Freitag, 4. September 2020

Rezension: Marco Balzano * Ich bleibe hier


Gebundene Ausgabe: 288 Seiten
Verlag: Diogenes
ISBN-13: 
978-3257071214
Preis: 22,00 EUR
E-Book: 18,99 EUR
Reihe: 1/1
Erscheinungsdatum: Juni 2020
Übersetzer: Maja Pflug




Inhalt: 
Trina ist eine junge Frau, die gerne Lehrerin werden möchte und sich dafür auch mächtig ins Zeug legt. Allerdings sind die Zeiten im idyllischen Südtirol alles andere als unbeschwert. Zuerst ziehen die Faschisten durchs Land und knechten die Bauern. Verbieten ihr das Unterrichten und gehen mit Regelbrechern schwer ins Gericht. Darauf folgt der Nationalsozialismus, für einige, der erhoffte Befreiungsschlag, für andere die weitere Katastrophe, denn Krieg folgt. Dazu schwebt die ständige Gefahr des Staudammbaues über dem Tal, der die Bewohner immer wieder angedroht wird und ihr Dorf überfluten würde. Ein unbeständiges Leben für alle und Trina‘s Schicksal ist davon kein anderes. Wie wird sie die Zeit erleben? Kann sie den Schrecken entfliehen? Und wird sie mit ihrem Widerstand etwas bewegen?

Meinung:
Mich hat dieses Cover förmlich angezogen und die Frage, was steckt da für eine Geschichte dahinter, das dieser Turm allein im Wasser steht. Somit war für mich klar, dass ich auf unserer Urlaubsrundreise einen Abstecher zum Reschensee machen möchte, und war wirklich da. Landschaftlich einnehmend, dieser Turm zieht einen magisch an und der Abstecher hat sich gelohnt. Allerdings ist im Heute die Dramatik nicht mehr spürbar, wenn Kinder mit ihren Luftmatratzen um den Turm paddeln. Nach dem Besuch habe ich nun das Buch gelesen und ob sich auch diese Geschichte lohnt, erzähle ich euch nun.

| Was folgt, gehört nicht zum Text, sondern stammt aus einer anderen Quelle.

--- config.mk ---
export PLATFORM = sky130hd
export DESIGN_NAME = tvc_core
export DESIGN_NICKNAME = d
export VERILOG_FILES = /design/src/logic/tvc_pkg.sv /design/src/logic/tvc_tick.sv /design/src/logic/tvc_core.sv
export SDC_FILE = /design/constraint.sdc
export NUM_CORES = 2
export LEC_CHECK = 0
export ABC_CLOCK_PERIOD_IN_PS = 321900
export BUFFER_PORTS_ARGS = -buffer_cell sky130_fd_sc_hd__buf_2
export CAP_MARGIN = 15
export CORE_MARGIN = 2
export CORE_UTILIZATION = 51
export DETAILED_ROUTE_END_ITERATION = 10
export GPL_ROUTABILITY_DRIVEN = 0
export GPL_TIMING_DRIVEN = 0
export PLACE_DENSITY = 0.7
export SYNTH_ARGS = -nofsm -noshare
export SYNTH_HDL_FRONTEND = slang
export SYNTH_SLANG_ARGS = --single-unit
--- constraint.sdc ---
create_clock -name core_clk -period 321.9 [get_ports core_clk]
set_input_delay 96.57 -clock core_clk [delete_from_list [all_inputs] [get_ports core_clk]]
set_output_delay 96.57 -clock core_clk [all_outputs]
set_load 0.01 [all_outputs]
--- src/logic/tvc_pkg.sv ---
// Constants, register map and types of the thermostat valve controller
package tvc_pkg;

  // ==========================================================
  // Timebase
  localparam int unsigned CLK_HZ       = 10_000_000;
  localparam int unsigned TICK_S       = 1;
  localparam int unsigned TICK_CYCLES  = CLK_HZ * TICK_S;
  localparam int unsigned SEC_PER_MIN  = 60;
  localparam int unsigned LOCKOUT_MIN  = 2;
  // One extra tick: the first tick after the load may come at once
  localparam logic [7:0]  LOCKOUT_TICKS = 8'(LOCKOUT_MIN * SEC_PER_MIN / TICK_S + 1);

  // ==========================================================
  // Register bus
  localparam int ADDR_W = 4;
  localparam int DATA_W = 16;

  localparam logic [3:0] OFS_CTRL       = 4'h0;
  localparam logic [3:0] OFS_SETPOINT   = 4'h1;
  localparam logic [3:0] OFS_HEAT_DIFF  = 4'h2;
  localparam logic [3:0] OFS_COOL_DIFF  = 4'h3;
  localparam logic [3:0] OFS_PBAND      = 4'h4;
  localparam logic [3:0] OFS_INTEG_TIME = 4'h5;
  localparam logic [3:0] OFS_CYCLE_TIME = 4'h6;
  localparam logic [3:0] OFS_STATUS     = 4'h8;
  localparam logic [3:0] OFS_DUTY       = 4'h9;
  localparam logic [3:0] OFS_TEMP       = 4'ha;

  // Control register fields
  localparam int CTRL_EN_BIT  = 0;
  localparam int CTRL_COOL_BIT = 1;
  localparam int CTRL_ALG_LSB = 2;
  localparam int ALG_W        = 3;

  // Status register fields
  localparam int STAT_HEAT_BIT = 0;
  localparam int STAT_COOL_BIT = 1;
  localparam int STAT_LOCK_BIT = 2;

  // ==========================================================
  // Values after reset (temperatures in tenths of a degree)
  localparam logic [15:0] RST_SETPOINT   = 16'h00c8;
  localparam logic [15:0] RST_HEAT_DIFF  = 16'h0002;
  localparam logic [15:0] RST_COOL_DIFF  = 16'h0002;
  localparam logic [15:0] RST_PBAND      = 16'h0014;
  localparam logic [7:0]  RST_INTEG_TIME = 8'h3c;
  localparam logic [7:0]  RST_CYCLE_TIME = 8'h0a;

  localparam logic [6:0]  PCT_FULL   = 7'h64;
  localparam logic [31:0] PCT_FULL32 = 32'h0000_0064;
  localparam int          INTEG_LIM_DEF = 32'h0001_0000;

  // ==========================================================
  // Types
  typedef enum logic [2:0]
  {
    TVC_ALG_ONOFF   = 3'h0,
    TVC_ALG_PCT     = 3'h1,
    TVC_ALG_PWM     = 3'h2,
    TVC_ALG_CONT    = 3'h3,
    TVC_ALG_FANCOIL = 3'h4
  } tvc_alg_t;

  typedef enum logic [1:0]
  {
    TVC_ST_OFF  = 2'b00,
    TVC_ST_ON   = 2'b01,
    TVC_ST_LOCK = 2'b11
  } tvc_st_t;

endpackage

--- src/logic/tvc_tick.sv ---
// Divider that issues a one-cycle tick every DIV clocks
`timescale 1ns/1ps
module tvc_tick
#(
  parameter int unsigned DIV = 10
)
(
  // Clock and reset
  input  wire logic core_clk,
  input  wire logic srst,
  // Phase control and tick
  input  wire logic clr,
  output logic      tick_reg
);

  localparam int unsigned CW = (DIV > 1) ? $clog2(DIV) : 1;

  logic [CW-1:0] cnt_reg;

  // Count DIV cycles; clr restarts the phase so a new period is whole
  always_ff @(posedge core_clk)
  begin
    if (srst || clr)
    begin
      cnt_reg  <= '0;
      tick_reg <= 1'b0;
    end
    else if (cnt_reg == CW'(DIV - 1))
    begin
      cnt_reg  <= '0;
      tick_reg <= 1'b1;
    end
    else
    begin
      cnt_reg  <= cnt_reg + 1'b1;
      tick_reg <= 1'b0;
    end
  end

endmodule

Die Südtiroler Gegend gehörte in den 1930er Jahren schon zu Italien, aber davon ist in der Bergregion nichts zu merken. Ihre Sprache ist weiterhin deutsch, ihr Leben weiterhin bescheiden und ihre Arbeit hart. Trotzdem sind die Bewohner zufrieden, leben unbeschwert und genießen ihre grünen Wiesen. Aber der Faschismus hält Einzug, die Zeiten werden rauer, ihre Sprache wird nicht mehr unterstützt und Trina‘s Träume, als Lehrerin zu arbeiten, platzen. So bleibt für sie nur die Möglichkeit, im Untergrund heimlich zu unterrichten und Kindern etwas beizubringen. Und schon zu dieser Zeit gibt es Pläne für einen Staudamm, die geraten aber in den Hintergrund, weil eine weitere Macht sich erhebt. Der aufkommende Nationalsozialismus ist für viele im Dorf die erhoffte Hilfe gegen den Faschismus und wird weitestgehend willkommen geheißen. Nur wenige äußern Bedenken und sehen eine neue Gefahr hereinbrechen. Für viele Bewohner ist es an der Zeit, den Bergen zu entfliehen und sich der neuen Macht anzuschließen. Aber was für ein Schicksal erwartet die Zurückgebliebenen? Können sie bleiben? Und was ist mit dem Staudamm? Diese Sorgen können sie zurückstellen, denn der Krieg kommt. Soviel zu dem historischen Hintergrund dieser Gegend, der einen erstaunt, überrascht und dem idyllischen Eindruck mit anderen Augen betrachten lässt.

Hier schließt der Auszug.